Psychologia wyróżnia dwa podstawowe rodzaje motywacji: zewnętrzną i wewnętrzną. Pierwsza z nich, to motywacja oparta na nagrodzie. W organizacji jest to przede wszystkim wynagrodzenie, ale mogą to być też: świadczenia dodatkowe, pochwała szefa, awans itp., czyli wszystko, co dostajemy w zamian za swoją pracę. Motywacja wewnętrzna z kolei, to robienie czegoś dlatego, że sprawia to nam przyjemność czy satysfakcję (nagroda tez jest obecna, ale płynie ona z nas samych, z faktu, że coś po prostu lubimy robić). Nie da się ukryć, że swoją pracę wykonujemy przede wszystkim dlatego, żeby dostać za nią wynagrodzenie. Co może zrobić pracodawca, żeby skutecznie motywować pracowników? Czy powinien wszystkim dać podwyżkę?

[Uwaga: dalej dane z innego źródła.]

==> src/rtl/alu_pipe_if.sv <==
// alu_pipe_if: operand/result valid-ready bundle between the register-read stage, alu_pipe and writeback.
interface alu_pipe_if #(
    parameter int WIDTH = 8
);
    localparam int SHW = $clog2(WIDTH);
    logic             in_valid;
    logic             in_ready;
    logic [WIDTH-1:0] a;
    logic [WIDTH-1:0] b;
    logic [3:0]       op;
    logic [SHW-1:0]   shamt;
    logic             out_valid;
    logic             out_ready;
    logic [WIDTH-1:0] out;
    logic [3:0]       flags;
    modport master (
        output in_valid, a, b, op, shamt, out_ready,
        input  in_ready, out_valid, out, flags
    );
    modport slave (
        input  in_valid, a, b, op, shamt, out_ready,
        output in_ready, out_valid, out, flags
    );
endinterface

==> src/rtl/alu_pipe.sv <==
// alu_pipe: WIDTH-bit multi-cycle ALU with valid/ready handshake and registered {Z,N,C,V} flags.
// Define ALU_MUL_EN to build the iterative shift-and-add multiplier (op 11); otherwise op 11 is reserved.
module alu_pipe #(
    parameter int WIDTH = 8
) (
    input logic       clk,
    input logic       rst_n,
    alu_pipe_if.slave bus
);
    localparam logic [3:0] OP_ADD = 4'd0, OP_SUB = 4'd1, OP_NEG = 4'd2, OP_AND = 4'd3;
    localparam logic [3:0] OP_ORR = 4'd4, OP_EOR = 4'd5, OP_LSL = 4'd6, OP_LSR = 4'd7;
    localparam logic [3:0] OP_ASR = 4'd8, OP_ADC = 4'd9, OP_SBC = 4'd10;
    logic [WIDTH-1:0] out_q, res_d, opb;
    logic [3:0]       flags_q, flags_d;
    logic             valid_q, carry_q, cin, c_d, v_d, idle, accept;
    logic [WIDTH:0]   sum, shl, shr, asr;
    // Subtraction reuses the adder as a + ~b + cin; shifts carry one guard bit to catch the last bit out.
    always_comb begin
        opb = (bus.op == OP_SUB || bus.op == OP_SBC) ? ~bus.b : bus.b;
        cin = (bus.op == OP_SUB) | ((bus.op == OP_ADC || bus.op == OP_SBC) & carry_q);
        sum = {1'b0, bus.a} + {1'b0, opb} + {{WIDTH{1'b0}}, cin};
        shl = {1'b0, bus.a} << bus.shamt;
        shr = {bus.a, 1'b0} >> bus.shamt;
        asr = $signed({bus.a, 1'b0}) >>> bus.shamt;
        res_d = '0;
        c_d = 1'b0;
        v_d = 1'b0;
        case (bus.op)
            OP_ADD, OP_SUB, OP_ADC, OP_SBC: begin
                res_d = sum[WIDTH-1:0];
                c_d = sum[WIDTH];
                v_d = (bus.a[WIDTH-1] == opb[WIDTH-1]) && (sum[WIDTH-1] != bus.a[WIDTH-1]);
            end
            OP_NEG: res_d = ~bus.b;
            OP_AND: res_d = bus.a & bus.b;
            OP_ORR: res_d = bus.a | bus.b;
            OP_EOR: res_d = bus.a ^ bus.b;
            OP_LSL: {c_d, res_d} = shl;
            OP_LSR: {res_d, c_d} = shr;
            OP_ASR: {res_d, c_d} = asr;
            default: res_d = '0;
        endcase
        flags_d = {res_d == '0, res_d[WIDTH-1], c_d, v_d};
    end
`ifdef ALU_MUL_EN
    localparam int SHW = $clog2(WIDTH);
    localparam logic [3:0] OP_MUL = 4'd11;
    localparam logic [SHW-1:0] LAST = SHW'(WIDTH - 1);
    typedef enum logic [1:0] {IDLE, BUSY, DONE} state_t;
    state_t             state_q;
    logic [SHW-1:0]     cnt_q;
    logic [WIDTH-1:0]   mc_q, mp_q;
    logic [2*WIDTH-1:0] acc_q, prod;
    assign idle = state_q == IDLE;
    assign prod = acc_q + (mp_q[cnt_q] ? {{WIDTH{1'b0}}, mc_q} << cnt_q : '0);
`else
    assign idle = 1'b1;
`endif
    assign bus.in_ready  = idle && (!valid_q || bus.out_ready);
    assign accept        = bus.in_valid && bus.in_ready;
    assign bus.out_valid = valid_q;
    assign bus.out       = out_q;
    assign bus.flags     = flags_q;
    always_ff @(posedge clk or negedge rst_n) begin
        if (!rst_n) begin
            out_q <= '0;
            flags_q <= '0;
            valid_q <= 1'b0;
            carry_q <= 1'b0;
`ifdef ALU_MUL_EN
            state_q <= IDLE;
            cnt_q <= '0;
            mc_q <= '0;
            mp_q <= '0;
            acc_q <= '0;
`endif
        end else begin
            if (valid_q && bus.out_ready) begin
                valid_q <= 1'b0;
                carry_q <= flags_q[1];
            end
`ifdef ALU_MUL_EN
            case (state_q)
                IDLE: begin
                    if (accept && bus.op == OP_MUL) begin
                        state_q <= BUSY;
                        cnt_q <= '0;
                        acc_q <= '0;
                        mc_q <= bus.a;
                        mp_q <= bus.b;
                    end else if (accept) begin
                        out_q <= res_d;
                        flags_q <= flags_d;
                        valid_q <= 1'b1;
                    end
                end
                BUSY: begin
                    acc_q <= prod;
                    cnt_q <= cnt_q + 1'b1;
                    if (cnt_q == LAST) state_q <= DONE;
                end
                DONE: begin
                    out_q <= acc_q[WIDTH-1:0];
                    flags_q <= {acc_q[WIDTH-1:0] == '0, acc_q[WIDTH-1],
                                |acc_q[2*WIDTH-1:WIDTH], |acc_q[2*WIDTH-1:WIDTH]};
                    valid_q <= 1'b1;
                    state_q <= IDLE;
                end
                default: state_q <= IDLE;
            endcase
`else
            if (accept) begin
                out_q <= res_d;
                flags_q <= flags_d;
                valid_q <= 1'b1;
            end
`endif
        end
    end
endmodule

==> src/flat_wrapper.sv <==
// flat-port wrapper written by rule: the top's interface ports become plain ports
module alu_pipe_flat 
#(
    parameter int WIDTH = 8
)
  (clk, rst_n, bus_in_valid, bus_a, bus_b, bus_op, bus_shamt, bus_out_ready, bus_in_ready, bus_out_valid, bus_out, bus_flags);
  alu_pipe_if #(.WIDTH(WIDTH)) bus_i ();
  input logic clk;
  input logic rst_n;
  input wire logic [$bits(bus_i.in_valid)-1:0] bus_in_valid;
  input wire logic [$bits(bus_i.a)-1:0] bus_a;
  input wire logic [$bits(bus_i.b)-1:0] bus_b;
  input wire logic [$bits(bus_i.op)-1:0] bus_op;
  input wire logic [$bits(bus_i.shamt)-1:0] bus_shamt;
  input wire logic [$bits(bus_i.out_ready)-1:0] bus_out_ready;
  output wire logic [$bits(bus_i.in_ready)-1:0] bus_in_ready;
  output wire logic [$bits(bus_i.out_valid)-1:0] bus_out_valid;
  output wire logic [$bits(bus_i.out)-1:0] bus_out;
  output wire logic [$bits(bus_i.flags)-1:0] bus_flags;
  assign bus_i.in_valid = bus_in_valid;
  assign bus_i.a = bus_a;
  assign bus_i.b = bus_b;
  assign bus_i.op = bus_op;
  assign bus_i.shamt = bus_shamt;
  assign bus_i.out_ready = bus_out_ready;
  assign bus_in_ready = bus_i.in_ready;
  assign bus_out_valid = bus_i.out_valid;
  assign bus_out = bus_i.out;
  assign bus_flags = bus_i.flags;
  alu_pipe #(.WIDTH(WIDTH)) u_core (.clk(clk), .rst_n(rst_n), .bus(bus_i));
endmodule
==> config.mk <==
export PLATFORM = sky130hd
export DESIGN_NAME = alu_pipe_flat
export DESIGN_NICKNAME = d
export VERILOG_FILES = /design/src/rtl/alu_pipe_if.sv /design/src/rtl/alu_pipe.sv /design/src/flat_wrapper.sv
export SDC_FILE = /design/constraint.sdc
export NUM_CORES = 1
export LEC_CHECK = 0
export BUFFER_PORTS_ARGS = -buffer_cell sky130_fd_sc_hd__buf_2
export CORE_MARGIN = 2
export CORE_UTILIZATION = 35
export CTS_BUF_LIST = sky130_fd_sc_hd__clkbuf_16
export CTS_CLUSTER_DIAMETER = 100
export DETAILED_ROUTE_END_ITERATION = 10
export MAX_ROUTING_LAYER = met4
export RECOVER_POWER = 50
export SLEW_MARGIN = 40
export SYNTH_ARGS = -nofsm -noshare
export SYNTH_HDL_FRONTEND = slang
export SYNTH_SLANG_ARGS = --single-unit
==> constraint.sdc <==
create_clock -name clk -period 4.3 [get_ports clk]
set_clock_uncertainty 0.05 [all_clocks]
set_input_delay 1.075 -clock clk [delete_from_list [all_inputs] [get_ports clk]]
set_output_delay 1.075 -clock clk [all_outputs]
set_load 0.02 [all_outputs]
==> reports/results.ini, run 1 <==
[status]
status=finished clean

[placed_design]
gp_congestion=0.9533
numPortBuffers=40
dp_hpwl_um=5066
place_ws_ns=0.1571

[sta]
relSlewSlack_pct=51.05
max_freq_mhz=253.8
setup-tns-final_ns=0
hold_viol=0
rsz0062_at_grt=no
finalCriticalPeriod_ns=3.940
setup_viol_count_final=0
finalMaxSlewViolations=0
fin_crit_sh_pct=91.63
worstMarginPinSlew_ns=0.7327
setup_ws_ns=0.3598

[finish]
fillCellCount=664
drive_gt1_share_pct=19.43
num_antenna_cells=0
syn_to_final_growth_pct=14.58
final_net_count=367

[synth]
synth_flop_cell=dfrtp_1
synth_seq_area_share_pct=14.53
syn_inst=280
yosys_warnings=0
synth_area_um2=2240
syn_area_per_cell_um2=7.999
yosysTopAreaCell=dfrtp_1
ys_ff_latch=13
synth.area.top_cells=dfrtp_1, ha_1, mux2i_1, mux4_2, xnor2_1
yosysUniqueCellTypes=60
synth_edf_count=0
synth_top_area_share_pct=14.53
syn-num-nets=332
synth_top_cells_by_count=ha_1, inv_1, nor2_1
async_flop_share_pct=100.0

[clock_tree]
numCtsBuffers=3
cts_resized=0
post_cts_buffers=0
clock_latency_ns=0.24
htree_levels=1
cts.sinks=13
cts_root_buf=clkbuf_16
hold_buffers=0
cts_buffer_depth=2
clk_pin_slew_ns=0.04
cts_tree=built

[run]
max_cap_viol_count=0

[routing]
drt-initial-drc-count=139
num_vias=2267
final_antenna_net_count=0
wl_um=6363
route.detailed.drc=0
wire_per_inst_um=16.27
firstDrtPassIters=5
post_drt_via_cell_ratio=5.798

[floorplanning]
start_util_pct=35.68
placementRows=29
die_height_um=84.00
pin_count=41
fp.dieW_um=84.00
core_area_um2=6277
die_area_um2=7055

[grt]
grt_overflow_total=0
grt_first_pass_wirelength_um=10470
antenna_found_initial=0
grt_max_degree=26
grt_pass1_vias=2092
track_usage_pct=18.78

[worst_setup_path]
start_kind=input pin
endpoint_kind=flip-flop
crit_arrival_ns=4.02
crit_chain=buf_2, and2b_1, a21oi_1, nor2_2, xnor2_1, fa_1, fa_1, a211oi_1, o21ai_0, a21oi_1, xnor2_1, o221ai_1, a211oi_1, a31o_1
crit_start=bus_op[3]
reg2reg_from=u_core.carry_q
required_ns=4.38
crit_type=input pin to flip-flop
rrSetupSlack_ns=1.25
critPathBufInv=1
cp_max_fo=6
critPathMaxStageDelay_ns=0.43
slowest_stage=fa_1
crit_family=compound AO/OA/AOI/OAI gates

[power]
ir_worst_vdd_mv=0.2423
power_density_nw_per_um2=249.7
p_leak_nw=1.175

[worst_hold_path]
min_path_type=flip-flop to flip-flop
hold_start=u_core.bus.out[5]

-- layout make-up --
cell class	count	area (um^2)	share of cell area, %
clock inverters	1	3.754	0.1463
clock buffers	3	75.07	2.925
multi-input cells	224	1715	66.85
repair buffers	49	260.3	10.14
flip-flops and latches	13	325.3	12.68
well taps	77	96.34	3.754
inverters	24	90.09	3.510
-- tightest hold or removal path: stages, from the launching register on --
cell	delay [ns]
dfrtp_1	0.33
nand2_1	0.05
o21ai_1	0.06
-- registers in the layout, indices dropped and copies added (netlist names) --
signal and flops:
u_core.bus.out 7, u_core.carry_q 1, u_core.bus.out_valid 1, u_core.bus.flags 4
-- stage by stage --
step | hold WS (ns) | instance area [um^2] | std cells | utilization, % | power [mW]
floorplan | 0.4467 | 2240 | 280 | - | 0.3754
global placement | 0.4102 | 2495 | 387 | 39.74 | 0.4662
detailed placement | 0.4185 | 2495 | 387 | 39.74 | 0.4692
CTS | 0.4299 | 2574 | 391 | 41.00 | 0.6472
global route | 0.4575 | 2566 | 391 | 40.88 | 0.6859
finish | 0.4295 | 2566 | 391 | 40.88 | 0.6408
-- per-layer routing --
metal	vias up	GRT usage, %	share of wire [%]
li1	1088	-	-
met1	1066	25.47	46
met2	102	30.11	46
met3	11	1.484	6.0
met4	0	5.425	1.6
met5	-	-	0
-- power by group --
group	leakage (nW)	internal, mW	switching [mW]
clock	0.0423	0.123	0.0512
combinational	0.966	0.125	0.185
sequential	0.167	0.145	0.0123
-- worst paths after layout --
kind | cells past startpoint | to
max in group asynchronous | 1 | u_core.bus.out[1]
setup / recovery | 14 | u_core.bus.flags[3]
min in group asynchronous | 1 | u_core.bus.flags[1]
setup reg to reg | 11 | u_core.bus.flags[3]
hold reg to reg | 2 | u_core.bus.out[5]
hold / removal | 2 | u_core.bus.out[5]
-- kinds of logic (layout without fill, tap and decap cells) --
group / after synthesis / after routing / synth area share, %
simple gates: 79 / 79 / 18.16
fa+ha+maj: 25 / 25 / 14.64
buf+inv: 43 / 77 / 8.883
mux: 22 / 22 / 12.91
flops: 13 / 13 / 14.53
compound gates: 83 / 83 / 25.03
xor+xnor: 15 / 15 / 5.866
-- cells in the final DEF (no fill, tap or decap), types with 2 or more instances in the layout --
cell        n
a211oi_1   10
a21o_1      3
a21oi_1    20
a22oi_1     4
and2_1      2
buf_2      34
buf_4       9
clkbuf_1    6
clkbuf_16   3
dfrtp_1    13
fa_1        2
ha_1       23
inv_1      24
mux2_2      5
mux2i_1    12
mux4_2      5
nand2_1    19
nand2b_1    8
nand3_1     5
nor2_1     23
nor2b_1     4
nor3_1      4
nor4_1      2
o2111ai_1   3
o211ai_1    3
o21ai_0    16
o22ai_1     5
or3_1       2
xnor2_1    12
xor2_1      3
(Power assumes the default switching activity.)
==> inputs of run 2 (changes only) <==
ABC_AREA = 1   (was not set)
CORE_UTILIZATION = 55   (was 35)
PLACE_DENSITY = 0.79   (was not set)
==> run 2 against run 1 <==
  * Sequential share of layout area up 0.18 points
  * Sequential power about the same
  * Final cell count up 23%
  * Routed wire length up 5.7%
  * Global-route usage up 13 points
  * Synthesized area up 0.17%
  * Die area down 35%
  * Maximum frequency up 5.7%
==> reports/results.ini, run 2 <==
[clock_tree]
post_cts_buffers=0
hold_buffers=0
clock_latency_ns=0.24
cts_root_buf=clkbuf_16
cts_tree=built
cts_resized=0
cts_buffer_depth=2
cts.sinks=13
htree_levels=1
numCtsBuffers=3
clk_pin_slew_ns=0.04

[synth]
yosys_warnings=0
yosysUniqueCellTypes=28
syn_area_per_cell_um2=5.694
synth.area.top_cells=nand2_1, dfrtp_1, ha_1, nand3_1, nor2_1
synth_top_area_share_pct=24.26
synth_top_cells_by_count=nand2_1, nand3_1, nor2_1
synth_area_um2=2243
synth_edf_count=0
synth_seq_area_share_pct=14.50
syn_inst=394
synth_flop_cell=dfrtp_1
yosys.cell_count.top_type=nand2_1
syn-num-nets=446
yosysTopAreaCell=nand2_1
ys_ff_latch=13
async_flop_share_pct=100.0

[grt]
grt_overflow_total=0
track_usage_pct=31.83
grt.met1_usage_pct=42.99
grt_util_met3_pct=8.224
grtUsageMet2_pct=48.16
grt_max_degree=20
grt_pass1_vias=2276
grt_first_pass_wirelength_um=10670
top_usage_layer=met2
antenna_found_initial=0

[sta]
worstMarginPinSlew_ns=0.7073
rsz0062_at_grt=no
hold_viol=0
setup_viol_count_final=0
finalMaxSlewViolations=0
setup-tns-final_ns=0
finalCriticalPeriod_ns=3.729
relSlewSlack_pct=52.85
fin_crit_sh_pct=86.72
whs_ns=0.4350
max_freq_mhz=268.2

[worst_setup_path]
start_kind=input pin
crit_arrival_ns=3.85
crit_family=adder cells
cp_common_cell=nand2_1
critPathBufInv=2
crit_chain=buf_2, inv_1, nand2_1, nor2_1, a21oi_2, xor2_1, fa_1, fa_1, xor2_1, nand2_1, nand2_1, nor3_1, nand3_1, nor2_1, nand2_1, nand2_1
crit_type=input pin to flip-flop
endpoint_kind=flip-flop
slowest_stage=fa_1
required_ns=4.42
cp_max_fo=8
critPathMaxStageDelay_ns=0.47

[routing]
firstDrtPassIters=5
num_vias=2618
route.detailed.drc=0
drt-initial-drc-count=201
wl_um=6728
wire_per_inst_um=13.99
post_drt_via_cell_ratio=5.443
final_antenna_net_count=0

[power]
p_leak_nw=1.494
ir_worst_vdd_mv=0.1863
power_density_nw_per_um2=241.9

[floorplanning]
die_height_um=67.87
core_area_um2=3971
pin_count=41
placementRows=23
start_util_pct=56.49
die_area_um2=4606
fp.dieW_um=67.87

[placed_design]
numPortBuffers=40
dp_hpwl_um=5483
gp_congestion=1.093

[finish]
final_common_cell=nand2_1
largest_register_ffs=7
syn_to_final_growth_pct=12.83
final_net_count=484
final_cell_mix=nand2_1, nand3_1, nor2_1, inv_1, buf_2
drive_gt1_share_pct=9.977
num_antenna_cells=0

[worst_hold_path]
min_path_type=flip-flop to flip-flop

[status]
status=finished clean

[run]
max_cap_viol_count=0

## run 2: changes by cell type in the layout (fill, tap and decap cells not counted), sizes merged, moves of 8 or more
cell	previous run	this run
nand2	19	145
nand3	5	54
nor2	24	49
inv	24	47
mux2i	12	0
xnor2	12	0
a211oi	10	0
buf	43	33
a21oi	20	11
nand2b	8	0
xor2	3	11
## run 2: layer usage
layer	vias to the layer above	wire, um
li1	1338	-
met3	16	641
met2	112	2917
met1	1152	3013
met5	-	0
met4	0	155
## run 2: layout make-up
class                      count  area, um^2
clock buffer                   3       75.07
sequential                    13       325.3
timing repair buffer          40       191.4
fill                         411        1440
inverter                      47       176.4
multi-input combinational    327        1697
tap                           50       62.56
clock inverter                 1       3.754
## run 2: path summary, 6_finish.rpt
path / start / end / slack, ns / depth (start not counted)
max: bus_op[2] / u_core.bus.flags[3] / 0.57 / 16
min: u_core.bus.flags[3] / u_core.bus.flags[3] / 0.43 / 2
max reg2reg: u_core.carry_q / u_core.bus.flags[3] / 1.82 / 12
min in group asynchronous: rst_n / u_core.bus.out[3] / 0.81 / 1
max in group asynchronous: rst_n / u_core.bus.out[1] / 2.94 / 1
min reg2reg: u_core.bus.flags[3] / u_core.bus.flags[3] / 0.43 / 2
## run 2: kinds of logic after synthesis
kind of cell,share of synthesized area (%)
fa+ha+maj,14.61
simple gates,49.02
compound gates,7.697
xor+xnor,4.294
buf+inv,9.872
flops,14.50
## run 2: metrics by stage
stage | worst slack [ns] | power [mW] | area (um^2) | util [%] | std cells
2_1_floorplan | 0.8285 | 0.3543 | 2243 | - | 394
3_3_place_gp | 0.4912 | 0.4375 | 2461 | 61.97 | 477
3_5_place_dp | 0.3743 | 0.4425 | 2461 | 61.97 | 477
4_1_cts | 0.6150 | 0.6161 | 2540 | 63.96 | 481
5_1_grt | 0.3504 | 0.6638 | 2531 | 63.74 | 481
6_report | 0.5712 | 0.6123 | 2531 | 63.74 | 481
## run 2: worst min-delay path: cells and delay by family, from the launching register on
family / cells / cell delay, ns
flops: 1 / 0.33
simple gates: 2 / 0.12
## run 2: report_power, final
part	internal, mW	switching, mW	leakage, nW
clock	0.122	0.0473	0.0423
combinational	0.0922	0.191	1.29
sequential	0.145	0.0147	0.164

  • Podwyżka: Podniesienie wynagrodzenia spotka się na pewno z aprobatą, natomiast niesie ze sobą zagrożenie, że zaraz po jej otrzymaniu przestaną się starać, bo nie będzie już „marchewki”. Tym samym podwyżkę warto przydzielać tym pracownikom, wobec których zwiększają się wymagania (przydzielamy im większą odpowiedzialność, dodatkowe zadania, projekt itp.).
  • Premia uznaniowa, czyli taka, którą przyznaje przełożony „na oko”, uznając, że ten, a nie inny pracownik najlepiej w danym okresie pracował. Jej podstawowym ryzykiem jest to, że może demotywować pozostałych pracowników, którzy uważają, że oni też ciężko pracowali i należy im się nagroda. Niestety, dopóki to przełożony przyznaje premię w oparciu o swoje widzimisię, mamy do czynienia z dużym subiektywizmem. Żeby tego uniknąć, proponujemy premię uzależnioną od wyników pracy.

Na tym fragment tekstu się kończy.